Committed to a life of service
Through the years, Bill elevated his involvement in the community and his church.  He received many honors, among them the A.O. Evans award, the Louisiana Tech University Alumnus of the Year and the Louisiana Tech University Distinguished Service Award.

He served on the Louisiana Tech Engineering Foundation board, helping organize and implement an endowment fund drive, increasing it from about $100,000 to $2 million. He led the effort to secure funding to construct a new $14.4 worship center, preschool and fellowship building at First Baptist Church in West Monroe.
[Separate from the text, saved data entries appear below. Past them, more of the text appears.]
This design comes from an exercise in tuning for small area and a short achievable clock period on the open sky130 flow, not from production work.
At most, simulation tests tie the RTL to the original design; equivalence was not proved.
No activity file was given, so power comes from the tool's default toggle rates.

==> module fifo, before the edit <==
module fifo(clk, rst, buf_in, buf_out, wr_en, rd_en, buf_empty, buf_full, fifo_counter);
input clk, rst, wr_en, rd_en;
input [7:0] buf_in;
output [7:0] buf_out;
output buf_full, buf_empty;
output [6:0] fifo_counter;
reg [7:0] buf_out;
reg [6:0] fifo_counter;   
reg buf_full;             
reg buf_empty;            
reg full_r;               
reg empty_r;              
reg [511:0] store;
reg [23:0] sel_lo;        
reg [7:0] sel_hi;         
wire wr = wr_en & ~full_r;
wire rd = rd_en & ~empty_r;
wire rd_last = rd_en & sel_lo[1] & sel_hi[0];
wire at63 = sel_lo[7] & sel_hi[7];
wire rd_go = rd & ~rst;
wire rd_hold = ~rd & ~rst;
wire [7:0] sel_rd = sel_hi & {8{rd_go}};
wire [7:0] out_nx;
genvar b, j, q;
generate
  for (b = 0; b < 8; b = b + 1) begin : g_bit
    wire [7:0] grp;
    for (j = 0; j < 8; j = j + 1) begin : g_grp
      wire [7:0] d;
      for (q = 0; q < 8; q = q + 1) begin : g_ent
        assign d[q] = store[8*((8*j + q + 63) % 64) + b];
      end
      fifo_sel8 u_lo (.s(sel_lo[8*(b/3) +: 8]), .d(d), .y(grp[j]));
    end
    fifo_sel8h u_hi (.s(sel_rd), .d(grp), .h(rd_hold), .q(buf_out[b]), .y(out_nx[b]));
  end
endgenerate
always @(posedge clk)
  if (wr)
    store <= {store[503:0], buf_in};
wire [2:0] up, dn, keep;      
wire up_f, dn_f, keep_f;      
wire up_hi, dn_hi, keep_hi;   
genvar k;
generate
  for (k = 0; k < 3; k = k + 1) begin : g_ctl
    fifo_ctl u_k (.w(wr_en), .r(rd_en), .rst(rst), .full(full_r), .empty(empty_r),
                  .up(up[k]), .dn(dn[k]), .keep(keep[k]));
  end
endgenerate
fifo_ctl u_ctl_f (.w(wr_en), .r(rd_en), .rst(rst), .full(full_r), .empty(empty_r),
                  .up(up_f), .dn(dn_f), .keep(keep_f));
fifo_ctl_hi u_ctl_h (.w(wr_en), .r(rd_en), .rst(rst), .full(full_r), .empty(empty_r),
                     .eu(sel_lo[7]), .ed(sel_lo[0]), .up(up_hi), .dn(dn_hi), .keep(keep_hi));
wire [23:0] lo_nx;
wire [7:0] hi_nx;
wire full_nx, full_out_nx, cnt6_nx, empty_nx, empty_out_nx;
generate
  for (q = 0; q < 8; q = q + 1) begin : g_ring
    if (q == 0) begin : g_first
      fifo_upd_set u_h (.r(rst), .i(up_hi), .d(dn_hi), .h(keep_hi), .a(sel_hi[7]),
                        .b(sel_hi[1]), .c(sel_hi[0]), .y(hi_nx[0]));
    end else begin : g_rest
      fifo_upd u_h (.i(up_hi), .d(dn_hi), .h(keep_hi), .a(sel_hi[q-1]), .b(sel_hi[(q+1)%8]),
                    .c(sel_hi[q]), .y(hi_nx[q]));
    end
  end
  for (q = 0; q < 24; q = q + 1) begin : g_lo
    if (q % 8 == 0) begin : g_first
      fifo_upd_set u_l (.r(rst), .i(up[q/8]), .d(dn[q/8]), .h(keep[q/8]), .a(sel_lo[q+7]),
                        .b(sel_lo[q+1]), .c(sel_lo[q]), .y(lo_nx[q]));
    end else begin : g_rest
      fifo_upd u_l (.i(up[q/8]), .d(dn[q/8]), .h(keep[q/8]), .a(sel_lo[q-1]),
                    .b(sel_lo[q-q%8+(q+1)%8]), .c(sel_lo[q]), .y(lo_nx[q]));
    end
  end
endgenerate
fifo_upd2 u_full (.i(up_f), .h(keep_f), .a(at63), .c(full_r), .y(full_nx));
fifo_upd2 u_fo (.i(up_f), .h(keep_f), .a(at63), .c(full_r), .y(full_out_nx));
fifo_upd2 u_c6 (.i(up_f), .h(keep_f), .a(at63), .c(full_r), .y(cnt6_nx));
fifo_eupd u_e (.rst(rst), .wr(wr), .last(rd_last), .e(empty_r), .y(empty_nx));
fifo_eupd u_eo (.rst(rst), .wr(wr), .last(rd_last), .e(empty_r), .y(empty_out_nx));
wire [7:0] s3 = sel_lo[23:16];
wire [2:0] lo_up = {s3[3] | s3[4] | s3[5] | s3[6], s3[1] | s3[2] | s3[5] | s3[6],
                    s3[0] | s3[2] | s3[4] | s3[6]};
wire [2:0] lo_dn = {s3[5] | s3[6] | s3[7] | s3[0], s3[3] | s3[4] | s3[7] | s3[0],
                    s3[0] | s3[2] | s3[4] | s3[6]};
wire [2:0] hi_up = {sel_hi[3] | sel_hi[4] | sel_hi[5] | sel_hi[6],
                    sel_hi[1] | sel_hi[2] | sel_hi[5] | sel_hi[6],
                    sel_hi[0] | sel_hi[2] | sel_hi[4] | sel_hi[6]};
wire [2:0] hi_dn = {sel_hi[5] | sel_hi[6] | sel_hi[7] | sel_hi[0],
                    sel_hi[3] | sel_hi[4] | sel_hi[7] | sel_hi[0],
                    sel_hi[0] | sel_hi[2] | sel_hi[4] | sel_hi[6]};
wire [6:0] cnt_nx;
assign cnt_nx[6] = cnt6_nx;
generate
  for (q = 0; q < 3; q = q + 1) begin : g_cnt
    fifo_upd u_lo (.i(up[2]), .d(dn[2]), .h(keep[2]), .a(lo_up[q]), .b(lo_dn[q]),
                   .c(fifo_counter[q]), .y(cnt_nx[q]));
    fifo_upd u_hi (.i(up_hi), .d(dn_hi), .h(keep_hi), .a(hi_up[q]), .b(hi_dn[q]),
                   .c(fifo_counter[3 + q]), .y(cnt_nx[3 + q]));
  end
endgenerate
always @(posedge clk) begin
  fifo_counter <= cnt_nx;
  full_r <= full_nx;
  buf_full <= full_out_nx;
  empty_r <= empty_nx;
  buf_empty <= empty_out_nx;
  sel_lo <= lo_nx;
  sel_hi <= hi_nx;
  buf_out <= out_nx;
end
endmodule
==> module fifo_sel8h, before the edit <==
module fifo_sel8h(s, d, h, q, y);
input [7:0] s, d;
input h, q;
output y;
wire [3:0] n;
fifo_aoi22 u_0 (.a(s[0]), .b(d[0]), .c(s[1]), .d(d[1]), .y(n[0]));
fifo_aoi22 u_1 (.a(s[2]), .b(d[2]), .c(s[3]), .d(d[3]), .y(n[1]));
fifo_aoi22 u_2 (.a(s[4]), .b(d[4]), .c(s[5]), .d(d[5]), .y(n[2]));
fifo_aoi222 u_3 (.a(s[6]), .b(d[6]), .c(s[7]), .d(d[7]), .e(h), .f(q), .y(n[3]));
fifo_nand4 u_n (.a(n[0]), .b(n[1]), .c(n[2]), .d(n[3]), .y(y));
endmodule
==> module fifo_aoi22, before the edit <==
module fifo_aoi22(a, b, c, d, y);
input a, b, c, d;
output y;
assign y = ~((a & b) | (c & d));
endmodule
==> module fifo_aoi222, before the edit <==
module fifo_aoi222(a, b, c, d, e, f, y);
input a, b, c, d, e, f;
output y;
assign y = ~((a & b) | (c & d) | (e & f));
endmodule
==> module fifo_nand4, before the edit <==
module fifo_nand4(a, b, c, d, y);
input a, b, c, d;
output y;
assign y = ~(a & b & c & d);
endmodule
==> flow/config.mk <==
export PLATFORM = sky130hd
export DESIGN_NAME = fifo
export DESIGN_NICKNAME = fifo
export VERILOG_FILES = /design/flow/design.v
export SDC_FILE = /design/flow/constraint.sdc
export NUM_CORES = 4
export LEC_CHECK = 0
export CAP_MARGIN = 20
export CORE_MARGIN = 2
export CORE_UTILIZATION = 65
export CTS_CLUSTER_DIAMETER = 60
export CTS_CLUSTER_SIZE = 22
export SETUP_SLACK_MARGIN = 1.4
export SLEW_MARGIN = 20
export SYNTH_HIERARCHICAL = 1
==> flow/constraint.sdc <==
create_clock -name core_clock -period 3.0 [get_ports {clk}]
set_input_delay 0.6000 -clock core_clock [delete_from_list [all_inputs] [get_ports {clk}]]
set_output_delay 0.6000 -clock core_clock [all_outputs]
set_load 0.01 [all_outputs]
standard.sh (not shown) runs the stock make flow with config.mk's settings and CLKGATE_MAP_FILE= SYNTH_SCRIPT=/design/flow/synth_recipe.tcl, a recipe that flattens the netlist after the stock synthesis.
==> flow/flow/run.sh <==
#!/bin/bash
# The standard ORFS layout with three changes: clock tree synthesis
# inserts no dummy loads; the port buffers are plain buf cells (buffer_ports
# would otherwise pick a slow delay cell); and the resizer may swap cells
# across footprints (MATCH_CELL_FOOTPRINT=0).
# The make output goes to standard.log; ORFS keeps each step's log under orfs/logs.
set -euo pipefail
export CTS_ARGS="-sink_clustering_enable -repair_clock_nets -sink_clustering_size 22 -sink_clustering_max_diameter 60 -dont_use_dummy_load"
export BUFFER_PORTS_ARGS="-buffer_cell sky130_fd_sc_hd__buf_2"
bash standard.sh MATCH_CELL_FOOTPRINT=0 finish > standard.log 2>&1
The baseline finished clean.
Then changed:
--- a/flow/design.v
+++ b/flow/design.v
@@ -13,5 +13,5 @@
 reg empty_r;              
 reg [511:0] store;
-reg [23:0] sel_lo;        
+reg [15:0] sel_lo;        
 reg [7:0] sel_hi;         
 wire wr = wr_en & ~full_r;
@@ -32,5 +32,5 @@
         assign d[q] = store[8*((8*j + q + 63) % 64) + b];
       end
-      fifo_sel8 u_lo (.s(sel_lo[8*(b/3) +: 8]), .d(d), .y(grp[j]));
+      fifo_sel8 u_lo (.s(sel_lo[8*(b/4) +: 8]), .d(d), .y(grp[j]));
     end
     fifo_sel8h u_hi (.s(sel_rd), .d(grp), .h(rd_hold), .q(buf_out[b]), .y(out_nx[b]));
@@ -40,10 +40,10 @@
   if (wr)
     store <= {store[503:0], buf_in};
-wire [2:0] up, dn, keep;      
+wire [1:0] up, dn, keep;      
 wire up_f, dn_f, keep_f;      
 wire up_hi, dn_hi, keep_hi;   
 genvar k;
 generate
-  for (k = 0; k < 3; k = k + 1) begin : g_ctl
+  for (k = 0; k < 2; k = k + 1) begin : g_ctl
     fifo_ctl u_k (.w(wr_en), .r(rd_en), .rst(rst), .full(full_r), .empty(empty_r),
                   .up(up[k]), .dn(dn[k]), .keep(keep[k]));
@@ -54,5 +54,5 @@
 fifo_ctl_hi u_ctl_h (.w(wr_en), .r(rd_en), .rst(rst), .full(full_r), .empty(empty_r),
                      .eu(sel_lo[7]), .ed(sel_lo[0]), .up(up_hi), .dn(dn_hi), .keep(keep_hi));
-wire [23:0] lo_nx;
+wire [15:0] lo_nx;
 wire [7:0] hi_nx;
 wire full_nx, full_out_nx, cnt6_nx, empty_nx, empty_out_nx;
@@ -67,5 +67,5 @@
     end
   end
-  for (q = 0; q < 24; q = q + 1) begin : g_lo
+  for (q = 0; q < 16; q = q + 1) begin : g_lo
     if (q % 8 == 0) begin : g_first
       fifo_upd_set u_l (.r(rst), .i(up[q/8]), .d(dn[q/8]), .h(keep[q/8]), .a(sel_lo[q+7]),
@@ -82,5 +82,5 @@
 fifo_eupd u_e (.rst(rst), .wr(wr), .last(rd_last), .e(empty_r), .y(empty_nx));
 fifo_eupd u_eo (.rst(rst), .wr(wr), .last(rd_last), .e(empty_r), .y(empty_out_nx));
-wire [7:0] s3 = sel_lo[23:16];
+wire [7:0] s3 = sel_lo[15:8];
 wire [2:0] lo_up = {s3[3] | s3[4] | s3[5] | s3[6], s3[1] | s3[2] | s3[5] | s3[6],
                     s3[0] | s3[2] | s3[4] | s3[6]};
@@ -97,5 +97,5 @@
 generate
   for (q = 0; q < 3; q = q + 1) begin : g_cnt
-    fifo_upd u_lo (.i(up[2]), .d(dn[2]), .h(keep[2]), .a(lo_up[q]), .b(lo_dn[q]),
+    fifo_upd u_lo (.i(up[1]), .d(dn[1]), .h(keep[1]), .a(lo_up[q]), .b(lo_dn[q]),
                    .c(fifo_counter[q]), .y(cnt_nx[q]));
     fifo_upd u_hi (.i(up_hi), .d(dn_hi), .h(keep_hi), .a(hi_up[q]), .b(hi_dn[q]),
@@ -123,25 +123,5 @@
 input h, q;
 output y;
-wire [3:0] n;
-fifo_aoi22 u_0 (.a(s[0]), .b(d[0]), .c(s[1]), .d(d[1]), .y(n[0]));
-fifo_aoi22 u_1 (.a(s[2]), .b(d[2]), .c(s[3]), .d(d[3]), .y(n[1]));
-fifo_aoi22 u_2 (.a(s[4]), .b(d[4]), .c(s[5]), .d(d[5]), .y(n[2]));
-fifo_aoi222 u_3 (.a(s[6]), .b(d[6]), .c(s[7]), .d(d[7]), .e(h), .f(q), .y(n[3]));
-fifo_nand4 u_n (.a(n[0]), .b(n[1]), .c(n[2]), .d(n[3]), .y(y));
-endmodule
-module fifo_aoi22(a, b, c, d, y);
-input a, b, c, d;
-output y;
-assign y = ~((a & b) | (c & d));
-endmodule
-module fifo_aoi222(a, b, c, d, e, f, y);
-input a, b, c, d, e, f;
-output y;
-assign y = ~((a & b) | (c & d) | (e & f));
-endmodule
-module fifo_nand4(a, b, c, d, y);
-input a, b, c, d;
-output y;
-assign y = ~(a & b & c & d);
+assign y = |(s & d) | (h & q);
 endmodule
 module fifo_ctl(w, r, rst, full, empty, up, dn, keep);
After rerunning:
- critical path depth is unchanged
- final cell count decreases by about 3%
- routed wire length increases by about 1.5%
- core utilization increases by 0.59 points
- total power decreases by 2.0%
- setup slack loses 0.016 ns
No run of this note included a check of the RTL's function; only the layout flow was run.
Nelson served on the planning and zoning commission for the City of West Monroe that assisted in drafting a development plan for the city, an effort he now believes must extend to the parish for the area to continue to thrive.

Bill’s energy and enthusiasm as he talks about his business, family, friends and faith belies his health.

Nelson has terminal cancer.

Yet even with as few as three months to live, Bill finds opportunities in his future.

Evaluating the facts and moving forward  
A little more than two years ago, he found a spot, a very rare cancer, on his right eye. The spot was determined to be a uveal melanoma. Specialists at the Cleveland Clinic tried treatment, but eventually removed his eye.

Because uveal melanoma has a high incidence of moving into the liver, Bill was advised to have an ultrasound and a PET scan. The diagnostic tests showed the cancer has metastasized in his liver. Other than a couple of medical trials that Bill called “too far out there,” there are no treatment options.
“I’m an engineer who has been taught all my life to gather as many facts as I can and then sort those facts out and make a rational decision,” he said.

And he has. Bill doesn’t plan to change anything in his life, other than having to allow Linda to do all of their driving.

They enjoy socializing with family and friends and watching movies in the media room of their meticulously designed home, the home of a life-long engineer. Bitsy, his Yorkshire terrier, has always been his companion, but since his diagnosis she refuses to leave his side. “It’s almost like she knows,” Linda said.

In his garage, Bill hosts gear head parties for men who, like him, enjoy cars.  Bill owns a 1928 Model A two-door Ford.  “I hope to have at least one more party,” he said.

The Anchor Holds
He’s continuing with his civic and church work and has started a ministry of his own.  It’s called “The Anchor Holds,” based on an inspirational song.

“This comes from the lyrics of the song… ‘no matter how battered the ship might be or how bad the sail may be torn, our anchor still holds,” he said. “Jesus is still in charge. God’s still in charge and as long as that anchor is there, we’re going to be alright.”

“In my ministry, I stress that even in the mode of being terminally ill, you still have opportunities to be a witness to others,” he said.

Linda now wears a custom designed necklace Bill gave her recently.  It’s an anchor with a cross at the top to represent their faith in God and two rubies on the points of the anchor in honor of each of their birthdays. A rope twists around the neck of the anchor from top to bottom. “That rope has bound us together for over 50 years and binds us to the cross,” Linda said, stroking the pendant.

Despite his prognosis, Bill believes he still hasn’t completed his life’s work.

“Mine’s kind of winding down,” he said. “But I believe that God has a plan for your life and for my life, and I think that I will only be called home when He thinks, not when M.D. Anderson thinks, but when He thinks that I’ve served my purpose on earth, according to His plan.  That’s when He will call me home.”